(Beginning of AVAILABLE DATA)

===== config.mk =====
export PLATFORM = sky130hd
export DESIGN_NAME = pfs_pad_function_select
export DESIGN_NICKNAME = d
export VERILOG_FILES = /design/src/core/pfs_pad_function_select.v
export VERILOG_INCLUDE_DIRS = /design/src /design/src/core
export SDC_FILE = /design/constraint.sdc
export NUM_CORES = 1
export LEC_CHECK = 0
export ABC_AREA = 0
export BUFFER_PORTS_ARGS = -buffer_cell sky130_fd_sc_hd__buf_4
export CORE_AREA = 2 2 68 70
export CTS_CLUSTER_DIAMETER = 60
export DETAILED_ROUTE_END_ITERATION = 8
export DIE_AREA = 0 0 70 72
export GPL_TIMING_DRIVEN = 1
export PLACE_DENSITY_LB_ADDON = 0.25
export SLEW_MARGIN = 20
export SYNTH_ARGS = -nofsm -noshare
export SYNTH_HDL_FRONTEND = slang
export SYNTH_SLANG_ARGS = --single-unit

===== constraint.sdc =====
create_clock -name sys_clk -period 0.8 [get_ports sys_clk]
set_input_delay 0.08 -clock sys_clk [delete_from_list [all_inputs] [get_ports sys_clk]]
set_output_delay 0.08 -clock sys_clk [all_outputs]
set_load 0.05 [all_outputs]

===== src/core/pfs_defs.vh =====
// constants for the pad function select block
`ifndef PFS_DEFS_VH
`define PFS_DEFS_VH

// pad configuration field codes (4-bit mode field per pad)
`define PFS_CFG_ANALOG 4'h0
`define PFS_CFG_OUT 4'h1
`define PFS_CFG_OUT_OD 4'h5
`define PFS_CFG_ALT 4'h9
`define PFS_CFG_ALT_OD 4'hd

// field positions
`define PFS_PA7_CFG_HI 15
`define PFS_PA7_CFG_LO 12
`define PFS_PB3_CFG_HI 15
`define PFS_PB3_CFG_LO 12
`define PFS_PB4_CFG_HI 3
`define PFS_PB4_CFG_LO 0
`define PFS_PA0_CFG_HI 3
`define PFS_PA0_CFG_LO 0
`define PFS_DBG_REGEN_DIS_BIT 4
`define PFS_T2_REMAP_C1_BIT 4
`define PFS_T2_REMAP_C3_BIT 6
`define PFS_T2_REMAP_C4_BIT 7
`define PFS_UART_HS_EN_BIT 5
`define PFS_SPI_SLAVE_BIT 4

// serial controller mode codes
`define PFS_MODE_OFF 2'h0
`define PFS_MODE_UART 2'h1
`define PFS_MODE_SPI 2'h2
`define PFS_MODE_TWI 2'h3

// channel enable bit positions (output enable of channel n at bit 4*(n-1))
`define PFS_CCER_C1_BIT 0
`define PFS_CCER_C3_BIT 8
`define PFS_CCER_C4_BIT 12

`endif


===== src/core/pfs_pad_function_select.v =====
// pad multiplexing for four pads: regulator enable, timers, serial, usb
//
// Contract
// - port a bit7 drives regulator enable after reset
// - debug bit 4 frees bit7 pad
// - timer1 ch4 out needs enable and alt
// - timer1 ch4 input always from bit7 pad
// - remap bit 6 moves timer2 ch3 to PB3-pad
// - remap bit 7 moves timer2 ch4 to PB4-pad
// - remap bit 4 clear keeps ch1 on PA0-pad
// - timer2 outputs drive only when channel enabled
// - port b bit3 alt output needs alt config
// - port b bit4 alt output needs alt config
// - port a bit0 alt output needs alt config
// - usb minus on bit0 pad when analog
// - uart handshake needs enable bit and uart mode
// - serial1 spi role sets clock and select direction
// - bit4 pad feeds slave select in slave
// - serial2 spi role sets bit0 data direction
// - serial function only in matching mode
`timescale 1ns/1ns
`default_nettype none
`include "pfs_defs.vh"

module pfs_pad_function_select #(
    parameter HAS_USB = 1
) (
    input wire sys_clk,
    input wire arst_n,
    // configuration bits
    input wire [15:0] porta_high_config,
    input wire [15:0] porta_low_config,
    input wire [15:0] portb_low_config,
    input wire [15:0] portb_high_config,
    input wire [7:0] debug_pin_config,
    input wire [7:0] timer2_remap_option,
    input wire [15:0] timer1_channel_enable,
    input wire [15:0] timer2_channel_enable,
    input wire [7:0] serial1_uart_config,
    input wire [7:0] serial1_spi_config,
    input wire [1:0] serial1_mode_select,
    input wire [7:0] serial2_spi_config,
    input wire [1:0] serial2_mode_select,
    // general-purpose port output values
    input wire [3:0] gpio_out,
    // peripheral outputs toward pads
    input wire reg_enable_n,
    input wire timer1_channel4_out,
    input wire timer2_channel1_out,
    input wire timer2_channel3_out,
    input wire timer2_channel4_out,
    input wire serial1_spi_clock_out,
    input wire serial1_request_to_send_n,
    input wire serial2_spi_data_out,
    // pad side, order {port_b_bit4, port_b_bit3, port_a_bit0, port_a_bit7}
    input wire [3:0] pad_in,
    output reg [3:0] pad_out,
    output reg [3:0] pad_oe,
    output reg usb_minus_pad_en,
    // synchronised pad levels toward logic
    output reg [3:0] gpio_in,
    output reg timer1_channel4_in,
    output reg timer2_channel1_in,
    output reg timer2_channel3_in,
    output reg timer2_channel4_in,
    output reg serial1_clear_to_send_n,
    output reg serial1_spi_clock_in,
    output reg serial1_slave_select_n,
    output reg serial2_spi_data_in
);

    localparam P_A7 = 0;
    localparam P_A0 = 1;
    localparam P_B3 = 2;
    localparam P_B4 = 3;

    // true when the mode field selects an alternate output function
    function is_alt;
        input [3:0] cfg;
        begin
            is_alt = (cfg == `PFS_CFG_ALT) || (cfg == `PFS_CFG_ALT_OD);
        end
    endfunction

    // true when the mode field selects open-drain
    function is_od;
        input [3:0] cfg;
        begin
            is_od = (cfg == `PFS_CFG_OUT_OD) || (cfg == `PFS_CFG_ALT_OD);
        end
    endfunction

    // true when the mode field selects a plain push-pull or open-drain output
    function is_gpio_out;
        input [3:0] cfg;
        begin
            is_gpio_out = (cfg == `PFS_CFG_OUT) || (cfg == `PFS_CFG_OUT_OD);
        end
    endfunction

    wire [3:0] cfg_a7 = porta_high_config[`PFS_PA7_CFG_HI:`PFS_PA7_CFG_LO];
    wire [3:0] cfg_a0 = porta_low_config[`PFS_PA0_CFG_HI:`PFS_PA0_CFG_LO];
    wire [3:0] cfg_b3 = portb_low_config[`PFS_PB3_CFG_HI:`PFS_PB3_CFG_LO];
    wire [3:0] cfg_b4 = portb_high_config[`PFS_PB4_CFG_HI:`PFS_PB4_CFG_LO];

    wire regen_dis = debug_pin_config[`PFS_DBG_REGEN_DIS_BIT];
    wire remap_c1 = timer2_remap_option[`PFS_T2_REMAP_C1_BIT];
    wire remap_c3 = timer2_remap_option[`PFS_T2_REMAP_C3_BIT];
    wire remap_c4 = timer2_remap_option[`PFS_T2_REMAP_C4_BIT];
    wire t1c4_en = timer1_channel_enable[`PFS_CCER_C4_BIT];
    wire t2c1_en = timer2_channel_enable[`PFS_CCER_C1_BIT];
    wire t2c3_en = timer2_channel_enable[`PFS_CCER_C3_BIT];
    wire t2c4_en = timer2_channel_enable[`PFS_CCER_C4_BIT];

    // serial mode and role decode
    wire sc1_uart = (serial1_mode_select == `PFS_MODE_UART);
    wire sc1_spi = (serial1_mode_select == `PFS_MODE_SPI);
    wire sc2_spi = (serial2_mode_select == `PFS_MODE_SPI);
    wire sc1_slave = serial1_spi_config[`PFS_SPI_SLAVE_BIT];
    wire sc2_slave = serial2_spi_config[`PFS_SPI_SLAVE_BIT];
    wire sc1_hs = sc1_uart && serial1_uart_config[`PFS_UART_HS_EN_BIT];

    // timer2 channels own their pad only when routed here and enabled
    wire t2c1_here = !remap_c1;
    wire t2c3_here = remap_c3;
    wire t2c4_here = remap_c4;
    wire t2c1_drive = t2c1_here && t2c1_en;
    wire t2c3_drive = t2c3_here && t2c3_en;
    wire t2c4_drive = t2c4_here && t2c4_en;

    // analog usb function on the bit0 pad
    wire usb_sel = (HAS_USB != 0) && (cfg_a0 == `PFS_CFG_ANALOG);

    // synchronised pad inputs
    reg [3:0] pad_s1_r;
    reg [3:0] pad_s2_r;

    // next values of pad drivers, one pair per pad
    reg a7_out_nxt;
    reg a7_oe_nxt;
    reg a0_out_nxt;
    reg a0_oe_nxt;
    reg b3_out_nxt;
    reg b3_oe_nxt;
    reg b4_out_nxt;
    reg b4_oe_nxt;

    // alternate function value per pad, and claim for the bit0, bit3 and bit4 pads
    reg a7_alt_v;
    reg a0_alt_on;
    reg a0_alt_v;
    reg b3_alt_on;
    reg b3_alt_v;
    reg b4_alt_on;
    reg b4_alt_v;

    // bit7 pad: regulator enable has priority until disabled
    always @* begin
        a7_out_nxt = 1'b0;
        a7_oe_nxt = 1'b0;
        a7_alt_v = t1c4_en ? timer1_channel4_out : gpio_out[P_A7];
        if (!regen_dis) begin
            a7_oe_nxt = !reg_enable_n; // open-drain pull low
        end else if (is_alt(cfg_a7)) begin
            a7_out_nxt = a7_alt_v;
            a7_oe_nxt = is_od(cfg_a7) ? !a7_alt_v : 1'b1;
        end else if (is_gpio_out(cfg_a7)) begin
            a7_out_nxt = gpio_out[P_A7];
            a7_oe_nxt = is_od(cfg_a7) ? !gpio_out[P_A7] : 1'b1;
        end
    end

    // bit0 pad: timer2 ch1 wins over serial2 data out
    always @* begin
        a0_out_nxt = 1'b0;
        a0_oe_nxt = 1'b0;
        a0_alt_on = 1'b0;
        a0_alt_v = 1'b0;
        if (t2c1_drive) begin
            a0_alt_on = 1'b1;
            a0_alt_v = timer2_channel1_out;
        end else if (sc2_spi && !sc2_slave) begin
            a0_alt_on = 1'b1;
            a0_alt_v = serial2_spi_data_out;
        end
        if (usb_sel) begin
            a0_oe_nxt = 1'b0;
        end else if (is_alt(cfg_a0)) begin
            a0_out_nxt = a0_alt_on ? a0_alt_v : gpio_out[P_A0];
            a0_oe_nxt = a0_alt_on && !(is_od(cfg_a0) && a0_alt_v);
        end else if (is_gpio_out(cfg_a0)) begin
            a0_out_nxt = gpio_out[P_A0];
            a0_oe_nxt = is_od(cfg_a0) ? !gpio_out[P_A0] : 1'b1;
        end
    end

    // bit3 pad: timer2 ch3 wins over serial1 master clock
    always @* begin
        b3_out_nxt = 1'b0;
        b3_oe_nxt = 1'b0;
        b3_alt_on = 1'b0;
        b3_alt_v = 1'b0;
        if (t2c3_drive) begin
            b3_alt_on = 1'b1;
            b3_alt_v = timer2_channel3_out;
        end else if (sc1_spi && !sc1_slave) begin
            b3_alt_on = 1'b1;
            b3_alt_v = serial1_spi_clock_out;
        end
        if (is_alt(cfg_b3)) begin
            b3_out_nxt = b3_alt_on ? b3_alt_v : gpio_out[P_B3];
            b3_oe_nxt = b3_alt_on && !(is_od(cfg_b3) && b3_alt_v);
        end else if (is_gpio_out(cfg_b3)) begin
            b3_out_nxt = gpio_out[P_B3];
            b3_oe_nxt = is_od(cfg_b3) ? !gpio_out[P_B3] : 1'b1;
        end
    end

    // bit4 pad: timer2 ch4 wins over serial1 request to send
    always @* begin
        b4_out_nxt = 1'b0;
        b4_oe_nxt = 1'b0;
        b4_alt_on = 1'b0;
        b4_alt_v = 1'b0;
        if (t2c4_drive) begin
            b4_alt_on = 1'b1;
            b4_alt_v = timer2_channel4_out;
        end else if (sc1_hs) begin
            b4_alt_on = 1'b1;
            b4_alt_v = serial1_request_to_send_n;
        end
        if (is_alt(cfg_b4)) begin
            b4_out_nxt = b4_alt_on ? b4_alt_v : gpio_out[P_B4];
            b4_oe_nxt = b4_alt_on && !(is_od(cfg_b4) && b4_alt_v);
        end else if (is_gpio_out(cfg_b4)) begin
            b4_out_nxt = gpio_out[P_B4];
            b4_oe_nxt = is_od(cfg_b4) ? !gpio_out[P_B4] : 1'b1;
        end
    end

    // two-stage input synchroniser
    always @(posedge sys_clk or negedge arst_n) begin
        if (!arst_n) begin
            pad_s1_r <= 4'h0;
            pad_s2_r <= 4'h0;
        end else begin
            pad_s1_r <= pad_in;
            pad_s2_r <= pad_s1_r;
        end
    end

    // registered pad drivers
    always @(posedge sys_clk or negedge arst_n) begin
        if (!arst_n) begin
            pad_out <= 4'h0;
            pad_oe <= 4'h1; // regulator enable asserted from reset
            usb_minus_pad_en <= 1'b0;
        end else begin
            pad_out <= {b4_out_nxt, b3_out_nxt, a0_out_nxt, a7_out_nxt};
            pad_oe <= {b4_oe_nxt, b3_oe_nxt, a0_oe_nxt, a7_oe_nxt};
            usb_minus_pad_en <= usb_sel;
        end
    end

    // plain port and timer inputs from the synchronised pads
    always @(posedge sys_clk or negedge arst_n) begin
        if (!arst_n) begin
            gpio_in <= 4'h0;
            timer1_channel4_in <= 1'b0;
            timer2_channel1_in <= 1'b0;
            timer2_channel3_in <= 1'b0;
            timer2_channel4_in <= 1'b0;
        end else begin
            gpio_in <= pad_s2_r;
            timer1_channel4_in <= pad_s2_r[P_A7];
            timer2_channel1_in <= t2c1_here & pad_s2_r[P_A0];
            timer2_channel3_in <= t2c3_here & pad_s2_r[P_B3];
            timer2_channel4_in <= t2c4_here & pad_s2_r[P_B4];
        end
    end

    // serial inputs, held idle when not routed
    always @(posedge sys_clk or negedge arst_n) begin
        if (!arst_n) begin
            serial1_clear_to_send_n <= 1'b0;
            serial1_spi_clock_in <= 1'b0;
            serial1_slave_select_n <= 1'b1;
            serial2_spi_data_in <= 1'b0;
        end else begin
            // inactive handshake reads low (clear to send) when unused
            serial1_clear_to_send_n <= sc1_hs & pad_s2_r[P_B3];
            serial1_spi_clock_in <= sc1_spi & sc1_slave & pad_s2_r[P_B3];
            serial1_slave_select_n <= !(sc1_spi && sc1_slave) | pad_s2_r[P_B4];
            serial2_spi_data_in <= sc2_spi & sc2_slave & pad_s2_r[P_A0];
        end
    end

endmodule
`default_nettype wire


---- Word-level counts from Yosys, hierarchy flattened ----
Index checks and enable logic that the tools add are counted.
word-level totals
  register bits after elaboration ......... 29
  bits in latches ......................... 0
  RAM bits ................................ 0
  bits in read-only memories .............. 0
  input bits .............................. 158
  output and inout port bits .............. 21
  logic and storage cells ................. 122
  memories ................................ 0
cells by class
  $add $sub $neg .......................... 0
  multipliers ............................. 0
  div/mod/pow operators ................... 0
  magnitude comparators ................... 0
  equality and inequality tests ........... 19
  shifts and indexed selects .............. 0
  mux-type cells .......................... 41
  bitwise operators ....................... 9
  reduce and logical (&&, ||, !) cells .... 39
operators by type and width
  kind                                                                    count
  1-bit 2-to-1 mux                                                        41
  4-bit equality test (second input constant)                             8
  4-bit by 1-bit equality test with 1-bit output (second input constant)  4
  4-bit by 3-bit equality test with 1-bit output (second input constant)  4
  1-bit logical AND                                                       13
  1-bit zero test                                                         13
  1-bit logical OR                                                        12
  1-bit bitwise AND                                                       8
  2-bit equality test (second input constant)                             2
  4-bit zero test                                                         1
  2-bit by 1-bit equality test with 1-bit output (second input constant)  1
  1-bit OR                                                                1

---- Logic depth before layout (Yosys ltp) ----
  word-level depth ........................ 9
  gate-level depth with buffers ........... 3
  depth with buffers taken out ............ 3

---- Worst setup path before layout ----
No wires, ideal clock.
  path kind ............................... reg2out
  from .................................... register gpio_in[0]
  to ...................................... output gpio_in[0]
  arrival time ............................ 0.886 ns
  data required time ...................... 0.720 ns
  slack ................................... -0.166 ns
  stages on the path, launching flop included .. 2
  buffers on the path ..................... 1
  cells stage by stage .................... dfrtp_1 > buf_4
RTL lines
  item                    line                           text
  start, declared         pfs_pad_function_select.v:61   output reg [3:0] gpio_in,
  start signal, assigned  pfs_pad_function_select.v:274  gpio_in <= pad_s2_r;
No word-level cell between the ends.

---- Final worst setup path ----
  from .................................... register pad_oe[0]
  to ...................................... output pad_oe[0]
RTL lines
  item                    line                           text
  start, declared         pfs_pad_function_select.v:58   output reg [3:0] pad_oe,
  start signal, assigned  pfs_pad_function_select.v:260  pad_oe <= {b4_oe_nxt, b3_oe_nxt, a0_oe_nxt, a7_oe_nxt};
No word-level cell between the ends.

==> summary.md <==
| Metric | Value |
|---|---|
| Ys Warns | 0 |
| Switching Fraction | 25.7% |
| Top post-synthesis cells by area | dfrtp_1 (59%), dfstp_2 (4.7%), and2_1 (2.3%) |
| Slowest cell on crit path | dfstp_2 |
| Period utilization | 130% |
| Starting Density | 26.0% |
| Avg Cell Area, Syn | 12.7 um^2 |
| IO Port Bufs | 69 |
| Fmax | 961 MHz |
| Top cell type by total area after synthesis | dfrtp_1 |
| H-tree depth | 1 |
| Largest net degree at the start of global routing | 29 |
| Crit end category | output pin |
| Starting DRT DRC Count | 22 |
| Area of the multi-input gates | 389 um^2 |
| Synth top area share | 58.8% |
| Post-DRT Antenna Nets | 0 |
| Met3 usage | 3.75% |
| Vias per inst | 4.50 |
| Die area | 5040 um^2 |
| P_leak | 0.945 nW |
| Final WS setup | -241 ps |
| Clk pwr share | 27.9% |
| Routed wire length | 2690 um |
| Synth cell types | 35 |
| DRC viols | 0 |
| Hold Path Class | primary input to flop |
| Vias | 999 |
| Mapped Nets | 245 |
| Syn Inst Count | 87 |
| GRT Total Usage | 11.1% |
| Chip Width | 70 um |
| Sequential fraction of the synthesis area | 63.5% |
| TritonRoute pass-1 iters | 3 |
| CTS Buffer Depth | 2 |
| WL/cell | 12.1 um |
| Die Span Y | 72 um |
| Pwr Total | 3.06 mW |
| Num ports | 179 |
| Int Power | 2.27 mW |
| Max-Cap Viols | 0 |
| Hpwl dp | 2220 um |
| Critical path's largest stage delay | 550 ps |
| Design Area, Final | 1930 um^2 |
| Most frequent cells in the layout | buf_4 (52), dfrtp_1 (25), buf_6 (19) |
| Layer with the highest usage | met2 |
| Worst path top cell family by delay | flip-flops |
| Slew Limit Fails | 0 |
| Flop pwr share | 49.5% |
| Crit path DAT | 960 ps |
| Worst vdd ir | 671 uV |
| Combinational power share | 22.6% |
| Worst Tran Pin Value | 346 ps |
| Cts hold-fix bufs | 7 |
| Met1 global-route usage | 11.9% |
| Max Clock Skew | 4.77 ps |
| Post-synth EDFFs | 0 |
| Worst Path Required | 720 ps |
| Crit path kind | flop to output pin |
| Routability-driven placement congestion ratio | 0.740 |
| CP Buf/Inv Count | 1 |
| RSZ-0062 raised after global routing | yes |
| Total grt overflow | 0 |
| WHS | -40.4 ps |
| CTS tree | done |
| Pre-CTS setup slack | -141 ps |
| Outcome | complete, but fails checks |
| Syn-to-layout area delta | 73.9% |
| Critical path fanouts, max | 1 |
| Placed inst area | 1710 um^2 |
| Setup bufs post-CTS | 0 |
| Number of global-route vias before repair | 1076 |
| # clock sinks | 28 |
| Final Critical Period | 1040 ps |
| Worst rel slew slack | 77.0% |
| FF+latch count, synth | 28 |
| First-pass GRT wire length | 4540 um |
| Final setup viols | 21 |
| Critical Path Start Type | flop |
| Ys flop type | dfrtp_1 |
| Core Area | 4260 um^2 |
| Hold Vio Cnt, Final | 1 |
| TritonCTS buffer count | 3 |
| Most common cell after layout, fill and taps aside | buf_4 |
| CTS root buf | clkbuf_8 |
| Ant diodes | 0 |
| Layout cells sized above 1 | 50.6% |
| Initial antenna violation count | 0 |
| TNS Setup | -2160 ps |
| # rows | 24 |
| Pwr dens | 1590 nW/um^2 |
| FFs w/ async S/R, synth | 100% |
| Cell Area, Synth | 1110 um^2 |
| Reg clk slew, reported paths | 90 ps |
| Worst skew pair latency | 270 ps |
| Filler cells | 429 |
| CP cell instances | buf_8 |
| Psw | 788 uW |
| Met2 GRT Util | 21.0% |
| Violated checks | hold timing, setup timing |
| Final core utilization | 45.2% |
| Reg area | 704 um^2 |
| NumNets Final | 329 |
-- cell usage after synthesis, drive strengths merged (2+ instances only) --
master / instances
nor2: 3
nor2b: 3
inv: 2
nand2: 4
a21oi: 2
nand3b: 4
o21ai: 2
nand2b: 2
nor3b: 3
a21boi: 2
o22ai: 2
and3: 3
dfstp: 2
and2: 4
o21a: 3
nand3: 2
a31oi: 2
dfrtp: 26
-- area by class of cell --
cell class,instances,share of cell area (%)
flip-flops and latches,28,36.6
repair buffers,80,36.6
multi-input cells,56,20.2
well taps,52,3.38
clock buffers,4,2.86
inverters,2,0.390
-- timing repair --
| action | 4_1_cts | 5_1_grt |
|---|---|---|
| pin swaps | 0 | 0 |
| hold endpoints to repair | 32 | 1 |
| gates resized for setup | 23 | 0 |
| setup endpoints to repair | 21 | 21 |
-- logic make-up (layout without fill, tap and decap cells) --
family,count (synthesis),count (layout),share of synthesized area (%)
DFF,28,28,63.5
AOI/OAI and AO/OA,21,21,13.8
buffers and inverters,3,86,1.36
and+or+nand+nor,35,35,21.4
-- flip-flops by register name (all words and copies together), names as in the netlist --
register,cells
timer2_channel1_in,1
serial2_spi_data_in,1
usb_minus_pad_en,1
pad_oe,4
pad_s2_r,4
serial1_spi_clock_in,1
gpio_in,4
serial1_clear_to_send_n,1
pad_s1_r,4
pad_out,4
timer2_channel3_in,1
timer2_channel4_in,1
serial1_slave_select_n,1
-- path summary, 6_finish.rpt --
path	from	end	cells past startpoint	slack (ps)
worst max register to register	pad_s2_r[1]	serial2_spi_data_in	1	90
worst min-delay path	porta_low_config[1]	usb_minus_pad_en	2	-40
max in group asynchronous	arst_n	serial1_slave_select_n	2	240
min in group asynchronous	arst_n	pad_s2_r[2]	2	250
worst min register to register	pad_s1_r[3]	pad_s2_r[3]	0	350
worst max-delay path	pad_oe[0]	pad_oe[0]	1	-240
-- per-layer routing --
metal	share of wire [%]	up-vias
met3	9.2	4
met5	0	-
met2	52	43
met4	1.1	0
li1	-	480
met1	38	472
-- power groups by stage --
stage,sequential (mW),combinational [mW],clock [mW]
final,1.52,0.692,0.855
after CTS,1.52,0.700,0.895
after detailed placement,1.53,0.637,0
after floorplan,1.70,0.126,0
after global routing,1.52,0.741,0.945
after global placement,1.53,0.622,0
-- per-stage QoR --
stage | hold slack, ps | std cells
global route | -42.5 | 222
finish | -40.4 | 222
detailed placement | 18.4 | 211
floorplan | -216 | 87
CTS | -50.5 | 222
global placement | 15.9 | 211
Note: power is estimated with default switching activity, not from simulation.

(End of AVAILABLE DATA)

* WHAT THE TASK REQUIRES *
If a line above includes the word "Yosys", count it; then give the final number by itself.

* TASK RESPONSE *
2